DESCRIPTION OF THE TASK: Going down the data below, set down exactly the line with "sreg[1] <= sreg[3] ^ sreg[4];" and each line after it through the line with "export DESIGN_NICKNAME = lfsr"; no other lines.

Stored data entries
::::
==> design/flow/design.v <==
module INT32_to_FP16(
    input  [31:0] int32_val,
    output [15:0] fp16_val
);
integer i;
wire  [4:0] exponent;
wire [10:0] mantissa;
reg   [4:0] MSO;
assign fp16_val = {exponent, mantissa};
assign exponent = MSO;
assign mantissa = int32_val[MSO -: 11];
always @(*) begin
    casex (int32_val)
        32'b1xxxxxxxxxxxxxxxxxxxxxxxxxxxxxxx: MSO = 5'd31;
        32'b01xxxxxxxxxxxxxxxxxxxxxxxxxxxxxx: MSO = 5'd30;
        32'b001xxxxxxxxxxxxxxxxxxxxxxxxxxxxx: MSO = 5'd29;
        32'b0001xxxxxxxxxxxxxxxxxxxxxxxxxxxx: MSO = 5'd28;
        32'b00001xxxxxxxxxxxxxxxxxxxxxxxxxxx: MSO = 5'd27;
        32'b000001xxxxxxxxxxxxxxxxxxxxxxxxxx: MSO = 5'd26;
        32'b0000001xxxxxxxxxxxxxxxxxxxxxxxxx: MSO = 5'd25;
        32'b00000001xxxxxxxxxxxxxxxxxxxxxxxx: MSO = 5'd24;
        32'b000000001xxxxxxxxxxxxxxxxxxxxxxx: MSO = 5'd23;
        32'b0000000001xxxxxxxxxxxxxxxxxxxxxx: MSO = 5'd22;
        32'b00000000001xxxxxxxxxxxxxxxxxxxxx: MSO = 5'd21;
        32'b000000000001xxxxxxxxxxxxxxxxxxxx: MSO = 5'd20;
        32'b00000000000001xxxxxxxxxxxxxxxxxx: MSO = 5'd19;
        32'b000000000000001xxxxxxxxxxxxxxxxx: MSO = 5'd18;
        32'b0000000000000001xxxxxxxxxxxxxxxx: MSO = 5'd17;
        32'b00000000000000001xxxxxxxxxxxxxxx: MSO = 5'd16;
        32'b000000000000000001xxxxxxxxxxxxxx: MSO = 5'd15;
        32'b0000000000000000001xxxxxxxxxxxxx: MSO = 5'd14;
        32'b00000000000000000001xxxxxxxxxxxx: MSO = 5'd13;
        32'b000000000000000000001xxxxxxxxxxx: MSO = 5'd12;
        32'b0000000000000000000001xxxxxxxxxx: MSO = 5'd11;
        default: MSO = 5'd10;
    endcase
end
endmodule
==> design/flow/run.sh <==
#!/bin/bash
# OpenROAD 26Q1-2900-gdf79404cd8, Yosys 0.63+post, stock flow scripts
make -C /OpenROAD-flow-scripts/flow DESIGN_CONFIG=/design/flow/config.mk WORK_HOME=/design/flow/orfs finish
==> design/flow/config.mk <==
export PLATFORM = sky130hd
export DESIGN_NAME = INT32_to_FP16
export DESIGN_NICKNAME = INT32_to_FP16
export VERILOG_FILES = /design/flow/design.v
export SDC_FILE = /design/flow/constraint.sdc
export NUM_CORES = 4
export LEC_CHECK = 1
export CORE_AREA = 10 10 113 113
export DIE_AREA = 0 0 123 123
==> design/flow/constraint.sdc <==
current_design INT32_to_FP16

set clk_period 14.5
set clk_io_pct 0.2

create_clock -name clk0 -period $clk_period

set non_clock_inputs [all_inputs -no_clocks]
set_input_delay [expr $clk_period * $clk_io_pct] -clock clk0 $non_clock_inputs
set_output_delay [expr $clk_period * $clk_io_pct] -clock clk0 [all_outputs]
::::
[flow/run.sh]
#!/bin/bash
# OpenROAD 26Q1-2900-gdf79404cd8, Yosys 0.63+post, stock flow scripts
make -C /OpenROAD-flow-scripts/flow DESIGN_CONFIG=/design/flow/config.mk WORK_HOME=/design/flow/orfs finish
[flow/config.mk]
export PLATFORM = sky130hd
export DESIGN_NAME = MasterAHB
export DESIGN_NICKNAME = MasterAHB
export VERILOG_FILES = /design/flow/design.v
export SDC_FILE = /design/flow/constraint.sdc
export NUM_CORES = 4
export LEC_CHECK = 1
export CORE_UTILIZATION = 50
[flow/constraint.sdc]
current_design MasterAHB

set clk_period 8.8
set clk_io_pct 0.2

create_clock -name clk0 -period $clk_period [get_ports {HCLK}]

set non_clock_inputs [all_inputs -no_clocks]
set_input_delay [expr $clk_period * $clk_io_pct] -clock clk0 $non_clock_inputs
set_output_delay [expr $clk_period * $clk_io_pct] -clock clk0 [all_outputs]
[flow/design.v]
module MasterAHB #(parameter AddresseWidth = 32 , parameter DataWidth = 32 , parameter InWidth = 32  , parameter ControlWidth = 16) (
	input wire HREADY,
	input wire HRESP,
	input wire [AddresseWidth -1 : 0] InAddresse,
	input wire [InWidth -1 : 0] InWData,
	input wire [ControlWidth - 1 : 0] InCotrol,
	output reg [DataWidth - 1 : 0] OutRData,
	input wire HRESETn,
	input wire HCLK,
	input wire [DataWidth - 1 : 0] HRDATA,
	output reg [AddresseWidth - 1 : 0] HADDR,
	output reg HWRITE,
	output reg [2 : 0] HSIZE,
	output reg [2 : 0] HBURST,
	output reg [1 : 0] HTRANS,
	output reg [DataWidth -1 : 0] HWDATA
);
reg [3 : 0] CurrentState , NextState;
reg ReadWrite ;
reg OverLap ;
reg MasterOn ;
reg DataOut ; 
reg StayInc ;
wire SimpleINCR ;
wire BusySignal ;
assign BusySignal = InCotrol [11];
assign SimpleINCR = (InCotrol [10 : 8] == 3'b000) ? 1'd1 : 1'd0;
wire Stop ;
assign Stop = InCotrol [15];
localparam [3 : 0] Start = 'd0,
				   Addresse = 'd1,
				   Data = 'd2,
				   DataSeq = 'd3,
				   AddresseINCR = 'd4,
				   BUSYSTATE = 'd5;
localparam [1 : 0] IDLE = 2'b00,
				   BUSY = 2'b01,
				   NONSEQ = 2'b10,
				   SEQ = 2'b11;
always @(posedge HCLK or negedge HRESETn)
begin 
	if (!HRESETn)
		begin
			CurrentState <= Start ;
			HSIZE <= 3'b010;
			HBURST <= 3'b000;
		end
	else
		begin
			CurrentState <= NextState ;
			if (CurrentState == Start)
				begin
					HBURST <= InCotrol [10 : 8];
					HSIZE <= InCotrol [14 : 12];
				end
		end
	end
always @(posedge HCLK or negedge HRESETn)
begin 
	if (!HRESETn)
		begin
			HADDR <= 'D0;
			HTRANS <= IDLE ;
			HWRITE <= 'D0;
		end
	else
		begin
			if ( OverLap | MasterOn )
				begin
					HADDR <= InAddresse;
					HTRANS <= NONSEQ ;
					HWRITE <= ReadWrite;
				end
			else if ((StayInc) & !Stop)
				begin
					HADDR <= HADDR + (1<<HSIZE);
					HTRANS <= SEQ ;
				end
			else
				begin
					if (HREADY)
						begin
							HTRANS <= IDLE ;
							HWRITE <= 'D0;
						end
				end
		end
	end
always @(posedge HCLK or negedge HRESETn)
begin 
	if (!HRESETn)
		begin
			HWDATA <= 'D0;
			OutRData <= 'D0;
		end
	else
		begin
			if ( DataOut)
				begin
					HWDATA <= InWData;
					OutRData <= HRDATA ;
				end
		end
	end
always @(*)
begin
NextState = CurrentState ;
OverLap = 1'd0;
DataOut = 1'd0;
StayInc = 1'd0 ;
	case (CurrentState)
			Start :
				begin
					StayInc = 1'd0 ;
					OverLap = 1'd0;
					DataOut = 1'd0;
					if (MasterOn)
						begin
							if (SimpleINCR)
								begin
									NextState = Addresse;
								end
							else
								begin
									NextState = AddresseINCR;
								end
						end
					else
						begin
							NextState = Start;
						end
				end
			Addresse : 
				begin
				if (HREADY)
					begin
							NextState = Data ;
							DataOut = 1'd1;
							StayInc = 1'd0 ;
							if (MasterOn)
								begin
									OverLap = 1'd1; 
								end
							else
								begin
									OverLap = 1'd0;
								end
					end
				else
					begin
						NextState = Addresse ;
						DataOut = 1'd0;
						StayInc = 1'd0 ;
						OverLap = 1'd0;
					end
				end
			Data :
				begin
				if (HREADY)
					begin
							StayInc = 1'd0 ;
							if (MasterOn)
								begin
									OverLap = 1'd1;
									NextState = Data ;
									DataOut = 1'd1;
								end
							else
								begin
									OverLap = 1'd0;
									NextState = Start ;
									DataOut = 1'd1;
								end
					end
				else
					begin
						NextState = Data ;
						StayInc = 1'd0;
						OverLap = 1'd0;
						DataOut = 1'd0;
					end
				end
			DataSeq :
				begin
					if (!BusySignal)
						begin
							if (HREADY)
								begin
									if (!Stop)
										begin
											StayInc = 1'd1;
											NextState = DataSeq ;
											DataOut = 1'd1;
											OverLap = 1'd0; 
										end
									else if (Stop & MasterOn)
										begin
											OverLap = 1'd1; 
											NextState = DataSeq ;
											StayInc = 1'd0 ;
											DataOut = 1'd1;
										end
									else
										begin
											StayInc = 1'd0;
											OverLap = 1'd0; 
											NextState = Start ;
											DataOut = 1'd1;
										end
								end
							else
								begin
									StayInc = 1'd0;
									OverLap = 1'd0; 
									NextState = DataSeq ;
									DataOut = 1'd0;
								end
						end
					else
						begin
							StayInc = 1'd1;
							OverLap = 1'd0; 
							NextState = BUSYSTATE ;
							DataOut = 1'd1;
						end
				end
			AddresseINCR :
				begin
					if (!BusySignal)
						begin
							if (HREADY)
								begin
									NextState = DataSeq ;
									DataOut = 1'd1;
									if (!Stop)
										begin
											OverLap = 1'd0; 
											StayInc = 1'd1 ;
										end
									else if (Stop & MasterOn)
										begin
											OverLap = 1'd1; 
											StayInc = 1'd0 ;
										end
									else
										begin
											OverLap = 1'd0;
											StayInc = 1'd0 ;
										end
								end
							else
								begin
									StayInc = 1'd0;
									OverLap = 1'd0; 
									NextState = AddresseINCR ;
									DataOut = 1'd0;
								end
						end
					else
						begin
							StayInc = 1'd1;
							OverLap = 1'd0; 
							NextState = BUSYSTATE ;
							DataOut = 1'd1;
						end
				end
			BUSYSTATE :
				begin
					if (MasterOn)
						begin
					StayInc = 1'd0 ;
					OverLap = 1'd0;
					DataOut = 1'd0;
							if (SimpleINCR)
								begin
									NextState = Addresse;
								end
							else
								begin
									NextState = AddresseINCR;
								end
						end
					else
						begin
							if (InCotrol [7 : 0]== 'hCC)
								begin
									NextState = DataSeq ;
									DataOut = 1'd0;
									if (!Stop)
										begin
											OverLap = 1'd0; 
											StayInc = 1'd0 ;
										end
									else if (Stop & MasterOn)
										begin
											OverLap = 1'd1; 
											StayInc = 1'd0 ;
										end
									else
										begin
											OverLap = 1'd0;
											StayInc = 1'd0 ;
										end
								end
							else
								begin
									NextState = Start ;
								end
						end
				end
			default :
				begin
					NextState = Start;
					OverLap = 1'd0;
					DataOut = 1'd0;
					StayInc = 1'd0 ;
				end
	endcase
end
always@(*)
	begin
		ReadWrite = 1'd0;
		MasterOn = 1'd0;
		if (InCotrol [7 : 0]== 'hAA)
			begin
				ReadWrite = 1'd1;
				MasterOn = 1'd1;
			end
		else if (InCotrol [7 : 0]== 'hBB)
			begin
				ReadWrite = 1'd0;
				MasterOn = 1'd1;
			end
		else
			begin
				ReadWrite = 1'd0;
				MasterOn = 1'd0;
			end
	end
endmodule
::::
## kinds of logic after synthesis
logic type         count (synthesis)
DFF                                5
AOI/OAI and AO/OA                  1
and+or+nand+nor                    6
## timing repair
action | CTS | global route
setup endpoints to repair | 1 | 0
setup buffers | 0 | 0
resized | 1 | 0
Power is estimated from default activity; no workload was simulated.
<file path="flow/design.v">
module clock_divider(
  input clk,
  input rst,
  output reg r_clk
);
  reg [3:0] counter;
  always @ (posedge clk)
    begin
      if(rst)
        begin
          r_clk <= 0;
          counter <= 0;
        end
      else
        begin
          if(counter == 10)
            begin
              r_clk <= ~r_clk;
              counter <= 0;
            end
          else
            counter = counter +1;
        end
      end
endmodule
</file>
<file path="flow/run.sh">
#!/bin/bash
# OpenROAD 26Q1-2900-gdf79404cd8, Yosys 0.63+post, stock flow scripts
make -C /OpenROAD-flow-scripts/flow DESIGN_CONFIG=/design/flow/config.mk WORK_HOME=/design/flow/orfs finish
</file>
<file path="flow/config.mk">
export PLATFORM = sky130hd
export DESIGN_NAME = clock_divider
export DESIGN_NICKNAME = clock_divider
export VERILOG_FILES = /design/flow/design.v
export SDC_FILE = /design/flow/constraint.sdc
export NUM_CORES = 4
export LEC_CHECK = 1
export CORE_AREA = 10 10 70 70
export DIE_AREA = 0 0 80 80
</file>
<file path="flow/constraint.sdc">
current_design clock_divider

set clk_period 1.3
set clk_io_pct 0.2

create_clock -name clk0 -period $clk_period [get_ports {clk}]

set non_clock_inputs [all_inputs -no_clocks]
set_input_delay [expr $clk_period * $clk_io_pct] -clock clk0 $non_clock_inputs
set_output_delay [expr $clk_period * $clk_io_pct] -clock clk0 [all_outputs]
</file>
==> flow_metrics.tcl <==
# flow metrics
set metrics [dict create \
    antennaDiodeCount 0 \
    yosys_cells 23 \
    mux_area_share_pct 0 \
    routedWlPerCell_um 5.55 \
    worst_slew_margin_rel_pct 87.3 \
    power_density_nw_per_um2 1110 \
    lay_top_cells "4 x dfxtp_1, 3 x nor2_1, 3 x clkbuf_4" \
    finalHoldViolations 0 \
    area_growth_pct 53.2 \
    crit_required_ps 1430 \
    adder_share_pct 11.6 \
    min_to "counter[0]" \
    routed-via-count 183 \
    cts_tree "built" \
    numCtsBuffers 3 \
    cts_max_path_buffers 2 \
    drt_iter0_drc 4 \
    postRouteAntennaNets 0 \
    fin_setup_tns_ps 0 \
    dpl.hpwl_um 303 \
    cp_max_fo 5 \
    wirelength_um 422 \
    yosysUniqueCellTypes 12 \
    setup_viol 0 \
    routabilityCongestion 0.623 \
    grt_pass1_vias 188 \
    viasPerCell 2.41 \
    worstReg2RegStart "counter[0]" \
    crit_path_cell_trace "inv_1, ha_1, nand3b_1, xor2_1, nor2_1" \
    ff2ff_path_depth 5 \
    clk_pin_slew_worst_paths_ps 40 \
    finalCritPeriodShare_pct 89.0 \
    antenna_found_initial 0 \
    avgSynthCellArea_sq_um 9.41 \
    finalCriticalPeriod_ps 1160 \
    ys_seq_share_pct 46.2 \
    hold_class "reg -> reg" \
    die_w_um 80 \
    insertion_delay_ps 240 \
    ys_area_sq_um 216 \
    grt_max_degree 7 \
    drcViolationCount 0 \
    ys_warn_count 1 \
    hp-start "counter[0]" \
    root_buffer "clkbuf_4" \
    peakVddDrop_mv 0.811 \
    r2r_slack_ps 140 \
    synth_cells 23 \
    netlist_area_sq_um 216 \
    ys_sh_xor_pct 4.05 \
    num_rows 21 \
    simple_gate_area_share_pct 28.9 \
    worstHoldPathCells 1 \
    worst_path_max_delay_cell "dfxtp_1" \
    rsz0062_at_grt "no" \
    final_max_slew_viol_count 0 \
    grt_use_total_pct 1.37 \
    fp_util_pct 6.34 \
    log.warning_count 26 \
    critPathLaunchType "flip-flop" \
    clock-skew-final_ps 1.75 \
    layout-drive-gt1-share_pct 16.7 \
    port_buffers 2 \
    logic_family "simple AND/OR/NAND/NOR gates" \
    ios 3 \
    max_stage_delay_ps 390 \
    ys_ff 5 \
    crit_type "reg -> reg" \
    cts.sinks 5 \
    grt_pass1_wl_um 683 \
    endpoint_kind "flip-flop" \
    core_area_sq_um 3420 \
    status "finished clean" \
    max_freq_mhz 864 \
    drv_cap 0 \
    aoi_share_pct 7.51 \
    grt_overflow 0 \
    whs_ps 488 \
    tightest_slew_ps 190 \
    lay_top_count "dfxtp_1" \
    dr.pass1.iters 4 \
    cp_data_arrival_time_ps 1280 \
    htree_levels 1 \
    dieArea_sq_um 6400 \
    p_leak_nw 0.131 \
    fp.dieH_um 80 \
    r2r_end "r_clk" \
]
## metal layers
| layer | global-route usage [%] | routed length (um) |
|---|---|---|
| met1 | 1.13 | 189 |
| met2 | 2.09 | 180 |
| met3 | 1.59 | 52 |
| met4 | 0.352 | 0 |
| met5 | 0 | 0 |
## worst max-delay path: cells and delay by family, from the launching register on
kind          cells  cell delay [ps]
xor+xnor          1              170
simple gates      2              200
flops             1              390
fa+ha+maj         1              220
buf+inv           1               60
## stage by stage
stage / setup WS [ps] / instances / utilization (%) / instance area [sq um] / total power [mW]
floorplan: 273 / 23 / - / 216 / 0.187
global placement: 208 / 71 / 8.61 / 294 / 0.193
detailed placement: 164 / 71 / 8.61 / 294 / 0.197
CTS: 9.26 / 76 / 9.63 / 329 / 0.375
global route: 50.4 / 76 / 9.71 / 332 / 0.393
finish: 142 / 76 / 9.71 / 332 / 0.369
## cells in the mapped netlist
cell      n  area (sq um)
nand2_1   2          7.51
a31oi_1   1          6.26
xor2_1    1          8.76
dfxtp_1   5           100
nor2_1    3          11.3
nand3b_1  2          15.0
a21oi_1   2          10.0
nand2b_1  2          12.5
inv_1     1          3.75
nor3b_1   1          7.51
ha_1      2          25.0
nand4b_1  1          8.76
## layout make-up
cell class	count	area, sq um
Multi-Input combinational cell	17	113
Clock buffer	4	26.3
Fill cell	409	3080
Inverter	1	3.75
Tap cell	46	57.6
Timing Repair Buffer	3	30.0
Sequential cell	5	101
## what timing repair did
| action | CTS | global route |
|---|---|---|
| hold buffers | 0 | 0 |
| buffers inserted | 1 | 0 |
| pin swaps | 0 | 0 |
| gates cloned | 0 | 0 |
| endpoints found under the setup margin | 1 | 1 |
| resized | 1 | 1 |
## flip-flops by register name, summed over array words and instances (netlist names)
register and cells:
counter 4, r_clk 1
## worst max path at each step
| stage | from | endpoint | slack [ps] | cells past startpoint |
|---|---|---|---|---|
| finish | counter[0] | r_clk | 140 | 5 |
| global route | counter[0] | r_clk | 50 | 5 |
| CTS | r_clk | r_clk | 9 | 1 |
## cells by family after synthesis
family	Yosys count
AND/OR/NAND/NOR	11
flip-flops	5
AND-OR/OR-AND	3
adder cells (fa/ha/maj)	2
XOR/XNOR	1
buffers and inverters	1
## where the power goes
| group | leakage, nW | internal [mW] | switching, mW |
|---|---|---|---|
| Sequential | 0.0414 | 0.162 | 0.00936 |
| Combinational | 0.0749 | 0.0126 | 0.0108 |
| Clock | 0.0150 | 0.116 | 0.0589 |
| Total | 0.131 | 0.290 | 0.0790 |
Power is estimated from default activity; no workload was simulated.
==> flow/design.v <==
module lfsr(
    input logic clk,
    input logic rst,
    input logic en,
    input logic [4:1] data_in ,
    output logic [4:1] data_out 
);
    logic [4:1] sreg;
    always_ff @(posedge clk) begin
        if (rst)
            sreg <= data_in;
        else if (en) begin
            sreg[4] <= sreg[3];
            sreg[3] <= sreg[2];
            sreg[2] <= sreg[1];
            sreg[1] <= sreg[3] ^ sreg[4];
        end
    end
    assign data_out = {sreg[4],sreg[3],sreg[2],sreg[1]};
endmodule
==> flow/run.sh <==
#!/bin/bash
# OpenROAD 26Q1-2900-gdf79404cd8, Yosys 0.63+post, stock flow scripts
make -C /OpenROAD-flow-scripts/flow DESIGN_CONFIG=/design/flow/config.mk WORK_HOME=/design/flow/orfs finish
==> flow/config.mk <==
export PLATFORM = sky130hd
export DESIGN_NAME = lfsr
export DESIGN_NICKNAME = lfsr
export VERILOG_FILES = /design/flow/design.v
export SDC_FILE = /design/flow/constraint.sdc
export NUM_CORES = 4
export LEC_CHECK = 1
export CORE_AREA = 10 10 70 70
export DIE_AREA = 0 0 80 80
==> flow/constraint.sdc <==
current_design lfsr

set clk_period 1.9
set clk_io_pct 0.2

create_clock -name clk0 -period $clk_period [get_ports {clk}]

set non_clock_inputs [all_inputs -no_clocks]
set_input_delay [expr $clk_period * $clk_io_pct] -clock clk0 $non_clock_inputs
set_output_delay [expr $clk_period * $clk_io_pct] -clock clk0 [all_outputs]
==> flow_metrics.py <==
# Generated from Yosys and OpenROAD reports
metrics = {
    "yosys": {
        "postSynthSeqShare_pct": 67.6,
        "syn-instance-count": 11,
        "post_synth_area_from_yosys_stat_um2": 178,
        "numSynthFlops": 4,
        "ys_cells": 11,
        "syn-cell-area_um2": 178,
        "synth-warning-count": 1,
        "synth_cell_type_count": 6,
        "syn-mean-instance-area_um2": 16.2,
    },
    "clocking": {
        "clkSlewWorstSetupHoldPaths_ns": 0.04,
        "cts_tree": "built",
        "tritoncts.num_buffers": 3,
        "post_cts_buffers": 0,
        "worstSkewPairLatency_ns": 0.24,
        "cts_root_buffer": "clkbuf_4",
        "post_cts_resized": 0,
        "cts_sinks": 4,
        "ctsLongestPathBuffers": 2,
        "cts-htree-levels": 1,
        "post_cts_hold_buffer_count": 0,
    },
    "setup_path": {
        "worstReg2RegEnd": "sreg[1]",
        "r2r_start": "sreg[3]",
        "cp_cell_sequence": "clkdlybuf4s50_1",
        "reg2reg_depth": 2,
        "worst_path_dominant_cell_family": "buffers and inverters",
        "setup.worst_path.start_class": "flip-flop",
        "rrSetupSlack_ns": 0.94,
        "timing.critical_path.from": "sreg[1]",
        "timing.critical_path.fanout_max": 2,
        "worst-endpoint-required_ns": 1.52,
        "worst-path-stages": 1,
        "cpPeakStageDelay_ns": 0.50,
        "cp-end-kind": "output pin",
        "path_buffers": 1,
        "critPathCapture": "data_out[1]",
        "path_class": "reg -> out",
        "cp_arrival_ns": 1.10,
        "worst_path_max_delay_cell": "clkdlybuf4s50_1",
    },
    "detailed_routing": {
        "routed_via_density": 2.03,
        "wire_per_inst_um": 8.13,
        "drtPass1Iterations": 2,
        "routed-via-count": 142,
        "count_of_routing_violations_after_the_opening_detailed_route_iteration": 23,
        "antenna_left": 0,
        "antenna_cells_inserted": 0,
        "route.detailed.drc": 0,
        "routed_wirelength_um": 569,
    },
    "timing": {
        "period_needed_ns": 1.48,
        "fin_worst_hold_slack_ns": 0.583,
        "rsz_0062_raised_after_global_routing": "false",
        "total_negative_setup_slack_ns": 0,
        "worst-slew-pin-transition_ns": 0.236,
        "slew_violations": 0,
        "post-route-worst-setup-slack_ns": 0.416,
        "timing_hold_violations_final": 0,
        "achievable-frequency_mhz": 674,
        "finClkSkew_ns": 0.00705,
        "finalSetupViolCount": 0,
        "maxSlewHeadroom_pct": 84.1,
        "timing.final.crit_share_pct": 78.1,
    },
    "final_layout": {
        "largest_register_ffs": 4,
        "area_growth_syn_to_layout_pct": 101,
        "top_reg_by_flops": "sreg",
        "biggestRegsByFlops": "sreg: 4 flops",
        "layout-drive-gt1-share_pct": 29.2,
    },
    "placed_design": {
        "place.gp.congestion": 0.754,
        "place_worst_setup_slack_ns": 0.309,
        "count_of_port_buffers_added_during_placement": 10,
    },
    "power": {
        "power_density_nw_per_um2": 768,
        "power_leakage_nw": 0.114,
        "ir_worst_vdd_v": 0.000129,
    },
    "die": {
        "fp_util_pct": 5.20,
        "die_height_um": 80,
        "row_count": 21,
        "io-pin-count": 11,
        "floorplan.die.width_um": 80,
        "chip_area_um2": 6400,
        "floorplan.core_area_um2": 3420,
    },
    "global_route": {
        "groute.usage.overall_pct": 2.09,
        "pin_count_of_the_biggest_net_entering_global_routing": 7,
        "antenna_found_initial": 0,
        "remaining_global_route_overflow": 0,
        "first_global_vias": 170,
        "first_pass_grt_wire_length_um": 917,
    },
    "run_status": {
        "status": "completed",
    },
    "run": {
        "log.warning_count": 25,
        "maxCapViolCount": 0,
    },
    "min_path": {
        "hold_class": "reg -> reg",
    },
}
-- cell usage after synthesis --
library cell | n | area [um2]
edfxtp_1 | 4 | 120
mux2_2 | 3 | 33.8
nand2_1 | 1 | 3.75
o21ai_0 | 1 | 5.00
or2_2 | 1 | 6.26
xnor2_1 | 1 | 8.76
::::
RESULT OF THE EXERCISE:
            sreg[1] <= sreg[3] ^ sreg[4];
        end
    end
    assign data_out = {sreg[4],sreg[3],sreg[2],sreg[1]};
endmodule
==> flow/run.sh <==
#!/bin/bash
# OpenROAD 26Q1-2900-gdf79404cd8, Yosys 0.63+post, stock flow scripts
make -C /OpenROAD-flow-scripts/flow DESIGN_CONFIG=/design/flow/config.mk WORK_HOME=/design/flow/orfs finish
==> flow/config.mk <==
export PLATFORM = sky130hd
export DESIGN_NAME = lfsr
export DESIGN_NICKNAME = lfsr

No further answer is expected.